The company was founded by American business man Roy Raymond in 1977, who wanted to create a lingerie line that was both flattering and more comfortable than the frumpy undergarments found at department stores. He did his research for nearly eight years before launching Victoria’s Secret. In 1982, the brand was purchased by Les Wexner, founder of Limited Brands (which also owns Lane Bryant and Express) for $1 million. Wexner quickly turned the company around and repositioned it as a more inclusive, empowering brand.

Wexner and his chief marketing officer, Ed Razek, created a spectacle that would become known as the Victoria’s Secret Fashion Show. The sexy, glittering event featured supermodels like Heidi Klum, Tyra Banks, and Gisele Bundchen parading down the runway in lingerie that was designed to make them look as amazing as possible. The shows became a yearly phenomenon, and the brand’s “Angels”—contract models like Banks, Bundchen, and Lima—became household names.

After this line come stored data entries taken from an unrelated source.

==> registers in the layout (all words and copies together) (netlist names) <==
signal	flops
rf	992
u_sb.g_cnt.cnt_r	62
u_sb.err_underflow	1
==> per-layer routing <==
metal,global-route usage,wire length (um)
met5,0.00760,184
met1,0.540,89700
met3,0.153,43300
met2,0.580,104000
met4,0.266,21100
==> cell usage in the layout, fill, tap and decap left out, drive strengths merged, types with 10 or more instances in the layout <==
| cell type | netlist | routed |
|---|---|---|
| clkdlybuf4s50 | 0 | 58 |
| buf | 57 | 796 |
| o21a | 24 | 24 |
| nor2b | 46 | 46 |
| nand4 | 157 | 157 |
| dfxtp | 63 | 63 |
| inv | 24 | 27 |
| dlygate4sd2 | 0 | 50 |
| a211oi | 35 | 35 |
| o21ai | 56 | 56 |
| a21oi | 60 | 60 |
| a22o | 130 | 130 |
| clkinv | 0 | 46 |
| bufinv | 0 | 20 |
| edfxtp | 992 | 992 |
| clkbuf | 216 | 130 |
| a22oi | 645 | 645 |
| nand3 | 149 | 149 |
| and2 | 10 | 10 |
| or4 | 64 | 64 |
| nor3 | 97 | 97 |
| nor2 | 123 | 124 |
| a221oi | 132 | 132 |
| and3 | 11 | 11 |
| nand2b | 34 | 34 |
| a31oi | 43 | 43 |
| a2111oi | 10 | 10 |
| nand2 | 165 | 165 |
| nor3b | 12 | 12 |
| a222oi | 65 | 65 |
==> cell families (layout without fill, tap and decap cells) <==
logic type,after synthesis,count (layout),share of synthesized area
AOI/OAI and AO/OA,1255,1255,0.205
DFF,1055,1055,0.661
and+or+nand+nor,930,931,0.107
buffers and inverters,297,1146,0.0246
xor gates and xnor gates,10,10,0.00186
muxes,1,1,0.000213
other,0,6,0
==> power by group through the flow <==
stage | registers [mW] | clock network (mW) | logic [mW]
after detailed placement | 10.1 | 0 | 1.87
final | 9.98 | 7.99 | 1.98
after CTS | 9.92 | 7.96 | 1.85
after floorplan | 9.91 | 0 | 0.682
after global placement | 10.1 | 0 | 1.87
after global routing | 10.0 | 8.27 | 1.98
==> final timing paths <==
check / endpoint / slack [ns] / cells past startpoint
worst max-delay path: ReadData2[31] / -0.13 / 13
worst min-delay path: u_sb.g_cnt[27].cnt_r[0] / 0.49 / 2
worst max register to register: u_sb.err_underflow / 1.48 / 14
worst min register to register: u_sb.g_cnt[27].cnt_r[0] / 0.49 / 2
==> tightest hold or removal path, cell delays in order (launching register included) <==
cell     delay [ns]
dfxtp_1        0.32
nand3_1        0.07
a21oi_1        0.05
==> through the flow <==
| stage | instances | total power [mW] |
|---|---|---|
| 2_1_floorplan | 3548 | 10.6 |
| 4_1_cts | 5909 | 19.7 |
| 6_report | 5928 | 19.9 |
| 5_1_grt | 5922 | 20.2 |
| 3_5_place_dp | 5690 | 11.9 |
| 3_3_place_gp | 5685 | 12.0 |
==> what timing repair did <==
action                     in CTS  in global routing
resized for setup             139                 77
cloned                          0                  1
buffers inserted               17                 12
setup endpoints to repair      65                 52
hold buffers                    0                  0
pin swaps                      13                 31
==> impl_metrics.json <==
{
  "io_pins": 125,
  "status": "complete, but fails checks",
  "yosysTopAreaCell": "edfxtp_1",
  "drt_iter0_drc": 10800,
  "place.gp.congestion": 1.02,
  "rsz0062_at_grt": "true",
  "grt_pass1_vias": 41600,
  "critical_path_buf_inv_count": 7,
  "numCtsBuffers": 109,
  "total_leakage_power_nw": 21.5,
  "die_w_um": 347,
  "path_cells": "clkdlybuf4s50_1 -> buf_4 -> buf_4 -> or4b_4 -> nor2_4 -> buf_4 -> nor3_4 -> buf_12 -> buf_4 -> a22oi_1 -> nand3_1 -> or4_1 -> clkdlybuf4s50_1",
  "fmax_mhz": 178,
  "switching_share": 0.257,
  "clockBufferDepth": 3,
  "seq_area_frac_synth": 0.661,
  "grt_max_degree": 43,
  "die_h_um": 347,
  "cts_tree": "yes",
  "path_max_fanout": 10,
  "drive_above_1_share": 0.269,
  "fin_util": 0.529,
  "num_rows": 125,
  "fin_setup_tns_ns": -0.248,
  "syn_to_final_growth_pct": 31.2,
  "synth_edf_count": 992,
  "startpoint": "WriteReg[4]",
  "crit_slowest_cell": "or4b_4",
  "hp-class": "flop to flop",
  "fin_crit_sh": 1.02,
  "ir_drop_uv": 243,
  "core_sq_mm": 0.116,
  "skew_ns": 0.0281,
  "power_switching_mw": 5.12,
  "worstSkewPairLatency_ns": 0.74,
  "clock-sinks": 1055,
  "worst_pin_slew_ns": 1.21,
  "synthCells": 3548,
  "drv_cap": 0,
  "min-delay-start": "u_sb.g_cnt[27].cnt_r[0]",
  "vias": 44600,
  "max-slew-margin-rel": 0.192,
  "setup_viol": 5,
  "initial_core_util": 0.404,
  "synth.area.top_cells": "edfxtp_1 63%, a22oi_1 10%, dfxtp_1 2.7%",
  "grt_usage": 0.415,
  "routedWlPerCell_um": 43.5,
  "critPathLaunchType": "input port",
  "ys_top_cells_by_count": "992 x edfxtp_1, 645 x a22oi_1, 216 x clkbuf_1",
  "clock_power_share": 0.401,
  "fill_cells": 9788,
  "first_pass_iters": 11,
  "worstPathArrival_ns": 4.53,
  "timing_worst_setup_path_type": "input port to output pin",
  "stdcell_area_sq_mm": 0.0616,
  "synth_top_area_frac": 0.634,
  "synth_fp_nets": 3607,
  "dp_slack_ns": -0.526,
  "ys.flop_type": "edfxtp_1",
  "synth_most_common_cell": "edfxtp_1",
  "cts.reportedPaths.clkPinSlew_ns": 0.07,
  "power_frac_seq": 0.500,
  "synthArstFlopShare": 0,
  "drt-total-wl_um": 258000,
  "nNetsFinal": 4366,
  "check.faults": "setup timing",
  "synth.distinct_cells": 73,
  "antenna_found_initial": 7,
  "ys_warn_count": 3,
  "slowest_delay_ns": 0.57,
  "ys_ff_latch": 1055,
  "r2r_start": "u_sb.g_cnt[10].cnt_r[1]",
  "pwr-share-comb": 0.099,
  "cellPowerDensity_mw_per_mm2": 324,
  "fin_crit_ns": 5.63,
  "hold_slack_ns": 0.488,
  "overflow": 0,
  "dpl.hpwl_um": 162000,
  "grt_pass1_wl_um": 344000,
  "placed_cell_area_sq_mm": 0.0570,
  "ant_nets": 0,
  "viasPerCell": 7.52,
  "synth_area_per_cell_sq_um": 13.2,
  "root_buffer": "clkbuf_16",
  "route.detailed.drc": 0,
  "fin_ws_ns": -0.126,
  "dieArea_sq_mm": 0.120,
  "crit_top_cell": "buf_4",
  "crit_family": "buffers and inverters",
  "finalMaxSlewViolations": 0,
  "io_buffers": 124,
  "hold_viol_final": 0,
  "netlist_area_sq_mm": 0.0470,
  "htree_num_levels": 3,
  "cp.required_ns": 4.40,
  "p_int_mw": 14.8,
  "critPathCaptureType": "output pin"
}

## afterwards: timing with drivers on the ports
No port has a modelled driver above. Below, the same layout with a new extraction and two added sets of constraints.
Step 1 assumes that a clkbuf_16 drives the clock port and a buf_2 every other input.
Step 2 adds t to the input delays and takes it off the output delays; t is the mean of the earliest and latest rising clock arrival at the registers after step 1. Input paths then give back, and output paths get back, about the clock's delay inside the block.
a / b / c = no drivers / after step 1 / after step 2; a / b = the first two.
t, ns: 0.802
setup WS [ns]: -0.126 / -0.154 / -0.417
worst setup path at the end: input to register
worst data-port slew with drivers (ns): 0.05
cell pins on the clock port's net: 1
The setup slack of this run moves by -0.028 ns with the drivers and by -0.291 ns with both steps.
This design comes from an exercise in tuning for small area, a short achievable clock period and few clock cycles per item on the open sky130 flow, not from production work.
In this exercise RTL edits were held to simulation tests only and were not proved equivalent to the original.
Power figures rest on the tool's default switching activity, not on a simulated workload.

Design complex_mult_pipe, start of the top module:
module complex_mult_pipe
#(
  parameter int WL    = 16,
  parameter int ROUND = fft_pkg::ROUND_HALFUP,
  parameter int SAT   = fft_pkg::SAT_CLAMP
) (
  input  logic                 clk,
  input  logic                 rst,
  input  logic                 in_valid,
  output logic                 in_ready,
  input  logic signed [WL-1:0] a_r,
  input  logic signed [WL-1:0] a_i,
  input  logic signed [WL-1:0] b_r,
  input  logic signed [WL-1:0] b_i,
  input  logic                 conj_b,
  output logic                 out_valid,
  input  logic                 out_ready,
  output logic signed [WL-1:0] out_r,
  output logic signed [WL-1:0] out_i,
  output logic                 out_ovf
);
Size: roughly 0.038 mm2 of cells after synthesis.
clock: 8.0 ns
lec_check: 0
cap_margin: 20
core_margin: 2
core_utilization: 55
setup_slack_margin: 4.8
slew_margin: 20
synth_hierarchical: 1
synth_minimum_keep_size: 0
tns_end_percent: 10
run.sh (not shown) runs the stock make flow with config.mk's settings and CLKGATE_MAP_FILE= SYNTH_SCRIPT=/design/flow/synth_recipe.tcl, a recipe that flattens the netlist after the stock synthesis.
The baseline completed with no timing, DRC or antenna violations.
Testbench counts at the start, summed over its fixed seeds: cycles 4,128, items 4,096.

However, it appears the company is finally realizing that its sexy-over-substance approach has been a major miscalculation. In 2019, the brand canceled its televised fashion show and launched a filmed version for Prime Video, which has gotten tepid reviews. And sales have started to suffer, with same-store sales declining 3% in 2018.

This year, the company is taking a risk and embracing change. The new VS 2024 show will feature returning models including Gigi Hadid, Adriana Lima, Paloma Elsesser, and Jasmine Tookes, as well as new faces like Mayowa Nicholas, Sara Sampaio, and Olivia Culpo. But it’s also bringing on a collective of young London-based artists, activists and designers to help the company embrace new ways of thinking about its stance on gender identity and representation.

They will be working with the brand to build a new narrative that’s less focused on sexuality and more about promoting equality. The goal is to create a new model that will speak to younger consumers and reposition the brand as more than just a place to buy sexy underwear. It’s an interesting move, and one we will be watching closely to see if it pays off.